Input data -

===== src/rtl/evf_pkg.sv =====
package evf_pkg;
  localparam int unsigned EVF_NUM_CH = 8;
  localparam int unsigned EVF_DATA_W = 32;

  typedef struct packed {
    logic sel;
    logic rd;
    logic wr;
  } evf_bus_t;
endpackage


===== src/rtl/evf_chan_cell.sv =====
module evf_chan_cell (
  input  logic clk,
  input  logic rst,
  input  logic ev_i,
  input  logic rd_hit_i,
  input  logic wr_hit_i,
  input  logic wr_bit_i,
  output logic flag_o
);
  logic flag_q;
  logic arm_q;
  logic clr_req;

  // Clear only on a write of 0 to an armed flag.
  assign clr_req = wr_hit_i && arm_q && !wr_bit_i;

  always_ff @(posedge clk) begin
    if (rst) begin
      flag_q <= 1'b0;
    end else if (ev_i) begin
      flag_q <= 1'b1;          // set wins over clear
    end else if (clr_req) begin
      flag_q <= 1'b0;
    end
  end

  always_ff @(posedge clk) begin
    if (rst) begin
      arm_q <= 1'b0;
    end else if (ev_i) begin
      arm_q <= 1'b0;           // a fresh event drops the arm
    end else if (wr_hit_i) begin
      arm_q <= 1'b0;           // any write disarms
    end else if (rd_hit_i) begin
      arm_q <= flag_q;
    end
  end

  assign flag_o = flag_q;
endmodule


===== src/rtl/evf_rd_port.sv =====
module evf_rd_port #(
  parameter int unsigned NUM_CH = 8,
  parameter int unsigned DATA_W = 32
) (
  input  logic              clk,
  input  logic              rst,
  input  logic              rd_hit_i,
  input  logic [NUM_CH-1:0] flags_i,
  output logic [DATA_W-1:0] rdata_o
);
  localparam int unsigned PAD_W = DATA_W - NUM_CH;

  logic [DATA_W-1:0] rdata_q;

  always_ff @(posedge clk) begin
    if (rst) begin
      rdata_q <= '0;
    end else if (rd_hit_i) begin
      rdata_q <= {{PAD_W{1'b0}}, flags_i};
    end
  end

  assign rdata_o = rdata_q;
endmodule


===== src/rtl/evf_irq_gate.sv =====
module evf_irq_gate #(
  parameter int unsigned NUM_CH = 8
) (
  input  logic [NUM_CH-1:0] flags_i,
  input  logic [NUM_CH-1:0] en_i,
  output logic [NUM_CH-1:0] irq_o
);
  for (genvar g = 0; g < NUM_CH; g++) begin : g_irq
    assign irq_o[g] = flags_i[g] & en_i[g];
  end
endmodule


===== src/rtl/evf_status_reg.sv =====
module evf_status_reg #(
  parameter int unsigned NUM_CH = evf_pkg::EVF_NUM_CH,
  parameter int unsigned DATA_W = evf_pkg::EVF_DATA_W
) (
  input  logic              clk,
  input  logic              rst,
  input  logic [NUM_CH-1:0] ev_i,
  input  logic              sel_i,
  input  logic              rd_i,
  input  logic              wr_i,
  input  logic [DATA_W-1:0] wdata_i,
  output logic [DATA_W-1:0] rdata_o,
  input  logic [NUM_CH-1:0] irq_en_i,
  output logic [NUM_CH-1:0] flag_o,
  output logic [NUM_CH-1:0] irq_o
);
  import evf_pkg::*;

  evf_bus_t bus;
  logic     rd_hit;
  logic     wr_hit;

  assign bus    = '{sel: sel_i, rd: rd_i, wr: wr_i};
  assign rd_hit = bus.sel && bus.rd;
  assign wr_hit = bus.sel && bus.wr;

  for (genvar g = 0; g < NUM_CH; g++) begin : g_ch
    evf_chan_cell u_cell (
      .clk      (clk),
      .rst      (rst),
      .ev_i     (ev_i[g]),
      .rd_hit_i (rd_hit),
      .wr_hit_i (wr_hit),
      .wr_bit_i (wdata_i[g]),
      .flag_o   (flag_o[g])
    );
  end

  evf_rd_port #(.NUM_CH(NUM_CH), .DATA_W(DATA_W)) u_rd (
    .clk      (clk),
    .rst      (rst),
    .rd_hit_i (rd_hit),
    .flags_i  (flag_o),
    .rdata_o  (rdata_o)
  );

  evf_irq_gate #(.NUM_CH(NUM_CH)) u_irq (
    .flags_i (flag_o),
    .en_i    (irq_en_i),
    .irq_o   (irq_o)
  );
endmodule


===== config.mk =====
export PLATFORM = sky130hd
export DESIGN_NAME = evf_status_reg
export DESIGN_NICKNAME = d
export VERILOG_FILES = /design/src/rtl/evf_pkg.sv /design/src/rtl/evf_chan_cell.sv /design/src/rtl/evf_rd_port.sv /design/src/rtl/evf_irq_gate.sv /design/src/rtl/evf_status_reg.sv
export SDC_FILE = /design/constraint.sdc
export NUM_CORES = 1
export LEC_CHECK = 0
export BUFFER_PORTS_ARGS = -buffer_cell sky130_fd_sc_hd__buf_4
export CAP_MARGIN = 30
export CORE_MARGIN = 3
export CORE_UTILIZATION = 36
export DETAILED_ROUTE_END_ITERATION = 6
export GPL_TIMING_DRIVEN = 0
export PLACE_DENSITY_LB_ADDON = 0.05
export SLEW_MARGIN = 20
export SYNTH_ARGS = -nofsm -noshare
export SYNTH_HDL_FRONTEND = slang
export SYNTH_SLANG_ARGS = --single-unit

===== constraint.sdc =====
create_clock -name clk -period 0.8 [get_ports clk]
set_input_delay 0.08 -clock clk [delete_from_list [all_inputs] [get_ports clk]]
set_output_delay 0.08 -clock clk [all_outputs]
set_load 0.03 [all_outputs]

==> results of run 1 <==
-- how the worst min path moves through the flow --
stage	end	slack (ns)	cells past startpoint
after global placement	g_ch[6].u_cell.arm_q	0.26	2
final	g_ch[2].u_cell.flag_o	0.08	2
after detailed placement	g_ch[6].u_cell.arm_q	0.26	2
after global routing	g_ch[6].u_cell.flag_o	0.08	2
after CTS	g_ch[1].u_cell.flag_o	0.08	2
after floorplan	g_ch[6].u_cell.arm_q	0.14	1
-- layout make-up --
cell class	instances	share of cell area, %
plain buffers	40	14.5
clock buffers	4	2.32
inverters	1	0.158
multi-input cells	89	32.6
flip-flops and latches	24	22.6
well taps	46	2.42
repair buffers	63	25.3
-- state kept, by name, summed over array words and instances (netlist names) --
name                flops
g_ch.u_cell.arm_q       8
g_ch.u_cell.flag_o      8
u_rd.rdata_o            8
-- stage by stage --
step	util [%]	setup TNS [ns]	hold slack, ns	setup WS [ns]
after global placement	54.5	-1.09	0.260	-0.108
after detailed placement	54.5	-1.64	0.261	-0.141
final	68.5	-2.76	0.0817	-0.172
after CTS	65.8	-2.82	0.0794	-0.166
after floorplan	-	0	0.145	0.0169
after global routing	68.5	-3.82	0.0791	-0.205
-- cell usage after synthesis, drive strengths merged --
cell type  number  share of area, %
a21o            1              0.56
o221a           8               6.7
nand3           8               3.0
inv             1              0.28
a21oi           8               3.0
nand4b          8               5.2
buf            40                23
dfxtp          24                36
conb            1              0.28
a211oi          8               6.7
a21bo          16                12
and2            8               3.7
-- metal layers --
layer / vias to the layer above / wire, um / track usage [%] / share of wire (%)
li1: 605 / - / - / -
met1: 560 / 1430 / 19.3 / 40
met2: 44 / 1850 / 30.6 / 52
met3: 4 / 279 / 3.16 / 7.8
met4: 0 / 17 / 2.28 / 0.47
met5: - / 0 / 0 / 0
-- worst max-delay path: stages (launching register included) --
cell and delay, ns:
dfxtp_4 0.37, and2_4 0.14, buf_6 0.12
-- repair_timing --
| item | in CTS | in global routing |
|---|---|---|
| resized for setup | 65 | 18 |
| endpoints found under the setup margin | 32 | 41 |
| pin swaps | 6 | 5 |
| hold buffers | 8 | 0 |
| setup buffers | 6 | 0 |
| hold endpoints to repair | 8 | 0 |
-- where the power goes --
| group | switching, W | internal, W | total, W |
|---|---|---|---|
| registers | 0.0000441 | 0.00123 | 0.00127 |
| logic | 0.000537 | 0.000530 | 0.00107 |
| clock network | 0.000385 | 0.000439 | 0.000824 |
| total | 0.000967 | 0.00220 | 0.00317 |
-- kinds of logic after synthesis --
family          Yosys count
other cells               1
simple gates             24
buf+inv                  41
compound gates           41
flops                    24
==> impl_metrics.json, run 1 <==
{
  "fin_ws_ns": -0.172,
  "final_cell_mix": "52 x buf_4, 40 x buf_6, 24 x conb_1",
  "ioPinCount": 101,
  "timing.rr.end": "g_ch[2].u_cell.flag_o",
  "max_freq_mhz": 1030,
  "cts-root-buf": "clkbuf_8",
  "crit_end": "irq_o[4]",
  "synth.cell_area_um2": 1350,
  "drc": 0,
  "violations": "setup timing",
  "dieArea_um2": 4520,
  "area_delta_synth_final_pct": 76.0,
  "place_inst": 249,
  "grt-ovfl-total": 0,
  "antenna_found_initial": 0,
  "start_util_pct": 38.9,
  "ys_ff_latch": 24,
  "multi_input_area_um2": 776,
  "end_kind": "primary output",
  "rsz0062_at_grt": "yes",
  "stdcell_area_um2": 2380,
  "r2r_slack_ns": -0.06,
  "status": "finished, violations left",
  "p_leak_nw": 1.05,
  "core_um2": 3470,
  "finalCriticalPeriod_ns": 0.972,
  "first_iter_violations": 22,
  "path_class": "reg -> out",
  "drive_above_1_share_pct": 75.1,
  "ys_seq_area_share_pct": 35.6,
  "synth_top_family_by_area": "compound AO/OA/AOI/OAI gates",
  "cp-start-kind": "register",
  "synth_warnings": 0,
  "final-instance-count-excl-fill": 267,
  "synth-xor-area-share_pct": 0,
  "die_w_um": 67.2,
  "irDropWorstVdd_v": 0.000687,
  "cp-startpoint": "g_ch[4].u_cell.flag_o",
  "clock_latency_ns": 0.26,
  "fillers": 300,
  "wl_um": 3580,
  "seqCellArea_um2": 538,
  "firstDrtPassIters": 4,
  "grt_pass1_wl_um": 5680,
  "synthMuxAreaShare_pct": 0,
  "drv_slew": 0,
  "clkSlewWorstSetupHoldPaths_ns": 0.08,
  "total_power_w": 0.00317,
  "syn_inst": 131,
  "synthDistinctLibCells": 17,
  "clock_path_buffers": 2,
  "layout_commonest_cell": "buf_4",
  "nets": 275,
  "cp_max_fo": 4,
  "power_density_nw_per_um2": 1330,
  "finalSetupViolCount": 36,
  "diodes": 0,
  "synth_area_per_cell_um2": 10.3,
  "grt_pass1_vias": 1228,
  "hold_start": "wdata_i[2]",
  "worstPathRequired_ns": 0.72,
  "yosys.area_share.simple_pct": 11.9,
  "place_congestion": 0.751,
  "drv_cap": 0,
  "port_buffers": 49,
  "place_area_um2": 1890,
  "finalHoldViolCount": 0,
  "cts.sinks": 24,
  "worstReg2RegStart": "g_ch[2].u_cell.flag_o",
  "wl_per_cell_um": 13.4,
  "vias": 1213,
  "synth_compound_area_share_pct": 28.7,
  "finalCritPeriodShare_pct": 122,
  "hold_class": "in -> reg",
  "rr_worst_depth": 2,
  "arrival_ns": 0.89,
  "grt_usage_pct": 16.2,
  "cts_tree": "yes",
  "finClkSkew_ns": 0.00208,
  "cts-buffers-inserted": 3,
  "htreeDepth": 1,
  "grt_max_degree": 14,
  "viasPerCell": 4.54,
  "die_h_um": 67.2,
  "synthAdderAreaFrac_pct": 0,
  "ant_nets": 0,
  "row_count": 21
}
Note: power is estimated with default switching activity, not from simulation.
==> inputs of run 2 (changes only) <==
--- a/config.mk
+++ b/config.mk
@@ -6,8 +6,9 @@
 export NUM_CORES = 1
 export LEC_CHECK = 0
+export ABC_AREA = 1
 export BUFFER_PORTS_ARGS = -buffer_cell sky130_fd_sc_hd__buf_4
 export CAP_MARGIN = 30
 export CORE_MARGIN = 3
-export CORE_UTILIZATION = 36
+export CORE_UTILIZATION = 35
 export DETAILED_ROUTE_END_ITERATION = 6
 export GPL_TIMING_DRIVEN = 0
==> constraint.sdc (replaced) <==
create_clock -name clk -period 0.8 [get_ports clk]
set_input_delay 0.08 -clock clk [delete_from_list [all_inputs] [get_ports clk]]
set_output_delay 0.08 -clock clk [all_outputs]
set_load 0.02 [all_outputs]
==> run 2 against run 1 <==
Net effect:
- the flow still finishes with violations (setup timing)
- sequential power barely moved
- die area down 2.6%
- cell count grew 17%
- global-route usage down 3.0 points
- synthesized cell count up 35%
- setup slack worse by 0.030 ns
- power shrank 16%
- critical endpoint is now flag_o[4]
- largest power group unchanged
==> impl_metrics.json, run 2 <==
{
  "fin_ws_ns": -0.202,
  "finalSetupViolCount": 24,
  "layout_commonest_cell": "buf_4",
  "violations": "setup timing",
  "dieArea_um2": 4400,
  "clkSlewWorstSetupHoldPaths_ns": 0.12,
  "worstPathRequired_ns": 0.72,
  "tns_ns": -3.28,
  "cts-buffers-inserted": 3,
  "max_freq_mhz": 998,
  "cp_max_fo": 4,
  "synthDistinctLibCells": 15,
  "viasPerCell": 3.93,
  "first_iter_violations": 27,
  "ys_ff_latch": 24,
  "vias": 1231,
  "ioPinCount": 101,
  "crit_end": "flag_o[4]",
  "synth.cell_area_um2": 1270,
  "post-dp-hpwl_um": 2090,
  "place_congestion": 0.698,
  "end_kind": "primary output",
  "wl_um": 3010,
  "post-route-util_pct": 61.9,
  "async_reset_ff_share_pct": 0,
  "antenna_found_initial": 0,
  "finalHoldViolCount": 0,
  "grt_usage_pct": 13.2,
  "total_power_w": 0.00266,
  "irDropWorstVdd_v": 0.000659,
  "die_w_um": 66.4,
  "final-instance-count-excl-fill": 313,
  "ys.flop_type": "dfxtp_1",
  "synth_warnings": 0,
  "synth_area_per_cell_um2": 7.20,
  "die_h_um": 66.4,
  "drv_slew": 0,
  "syn_inst": 177,
  "stdcell_area_um2": 2110,
  "core_um2": 3420,
  "r2r_slack_ns": 0.04,
  "hold_class": "in -> reg",
  "port_buffers": 51,
  "finalCriticalPeriod_ns": 1.00,
  "row_count": 21,
  "cts.sinks": 24,
  "grt-ovfl-total": 0,
  "wl_per_cell_um": 9.60,
  "clock_path_buffers": 2,
  "synth_commonest_cells": "56 x nand2_1, 33 x buf_4, 24 x dfxtp_1, 24 x inv_1, 16 x a21oi_1",
  "grt_pass1_wl_um": 4510,
  "synth.most_common_cell": "nand2_1",
  "finClkSkew_ns": 0.00204,
  "diodes": 0,
  "synth_area_leaders": "dfxtp_1 38%, buf_4 19%, nand2_1 16%, inv_1 7.1%, a21oi_1 6.3%",
  "grt_pass1_vias": 1018,
  "place_inst": 297,
  "path_class": "reg -> out",
  "grt_max_degree": 13,
  "htreeDepth": 1,
  "p_leak_nw": 1.08,
  "start_util_pct": 37.3,
  "ys_seq_area_share_pct": 37.7,
  "area_delta_synth_final_pct": 65.8,
  "clock_latency_ns": 0.31,
  "rr_worst_depth": 3,
  "drc": 0,
  "timing.rr.end": "u_rd.rdata_o[7]",
  "cts-root-buf": "clkbuf_4",
  "yosysTopAreaCell": "dfxtp_1",
  "nets": 322,
  "cp-startpoint": "g_ch[4].u_cell.flag_o",
  "power_density_nw_per_um2": 1260,
  "final_cell_mix": "62 x buf_4, 49 x nand2_1, 33 x buf_6",
  "cts_tree": "yes",
  "synthDominantCellAreaShare_pct": 37.7,
  "worstReg2RegStart": "g_ch[7].u_cell.flag_o",
  "rsz0062_at_grt": "yes",
  "firstDrtPassIters": 4,
  "finalCritPeriodShare_pct": 125,
  "status": "finished, violations left",
  "arrival_ns": 0.92,
  "drive_above_1_share_pct": 55.8,
  "synth_edf_count": 0,
  "place_area_um2": 1800,
  "ant_nets": 0,
  "drv_cap": 0,
  "cp-start-kind": "register"
}
[run 2: changes by cell type in the layout (fill, tap and decap cells not counted), moves of 10 or more]
cell	delta
a21bo_2	-10
inv_1	+19
dfxtp_4	-10
nand2_1	+49
a21oi_2	+10
buf_4	+10
[run 2: kinds of logic after synthesis]
kind of cell | Yosys count | share of synthesized area [%]
other | 1 | 0.294
DFF | 24 | 37.7
buffers and inverters | 61 | 28.5
and+or+nand+nor | 67 | 21.8
AOI/OAI and AO/OA | 24 | 11.8
[run 2: worst min-delay path by stage]
stage	startpoint	to	slack (ns)	cells after the start
after floorplan	ev_i[1]	g_ch[1].u_cell.flag_o	0.23	2
after global placement	ev_i[7]	g_ch[7].u_cell.arm_q	0.35	4
after detailed placement	ev_i[5]	g_ch[5].u_cell.arm_q	0.35	4
after CTS	ev_i[5]	g_ch[5].u_cell.arm_q	0.001	4
after global routing	ev_i[5]	g_ch[5].u_cell.arm_q	0.004	4
final	ev_i[2]	g_ch[2].u_cell.arm_q	0.006	4
[run 2: power by group]
group          switching [W]  internal, W
logic               0.000407     0.000436
registers          0.0000436      0.00125
clock network       0.000347     0.000176
[run 2: repair_timing]
item,4_1_cts,5_1_grt
pin swaps,0,2
setup buffers,7,3
hold buffers,0,3
gates resized for setup,47,23
endpoints found under the hold margin,0,3
setup endpoints to repair,24,32
[run 2: per-layer routing]
| layer | wire length, um | GRT usage [%] | vias to the layer above |
|---|---|---|---|
| met5 | 0 | 0 | - |
| met4 | 44 | 4.57 | 0 |
| met3 | 256 | 3.23 | 5 |
| met2 | 1410 | 22.1 | 52 |
| met1 | 1300 | 16.5 | 519 |
| li1 | - | - | 655 |
[run 2: final cells by class]
type                            instances  area [um2]
Multi-Input combinational cell        115         553
Buffer                                 35         294
Fill cell                             334        1300
Tap cell                               46        57.6
Timing Repair Buffer                   64         578
Sequential cell                        24         509
Inverter                               26        98.8
Clock buffer                            3        22.5
[run 2: worst max-delay path: stages (launching register included)]
cell	delay [ns]
dfxtp_4	0.38
buf_6	0.11
buf_6	0.12
[run 2: stage by stage]
| step | hold WS (ns) | worst slack [ns] |
|---|---|---|
| global placement | 0.347 | -0.0285 |
| global route | 0.00367 | -0.250 |
| detailed placement | 0.347 | -0.0293 |
| finish | 0.00623 | -0.202 |
| floorplan | 0.234 | 0.124 |
| CTS | 0.00105 | -0.211 |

Problem description -
Count each line above in which the string "with" appears, then state only the total.

Task output -
2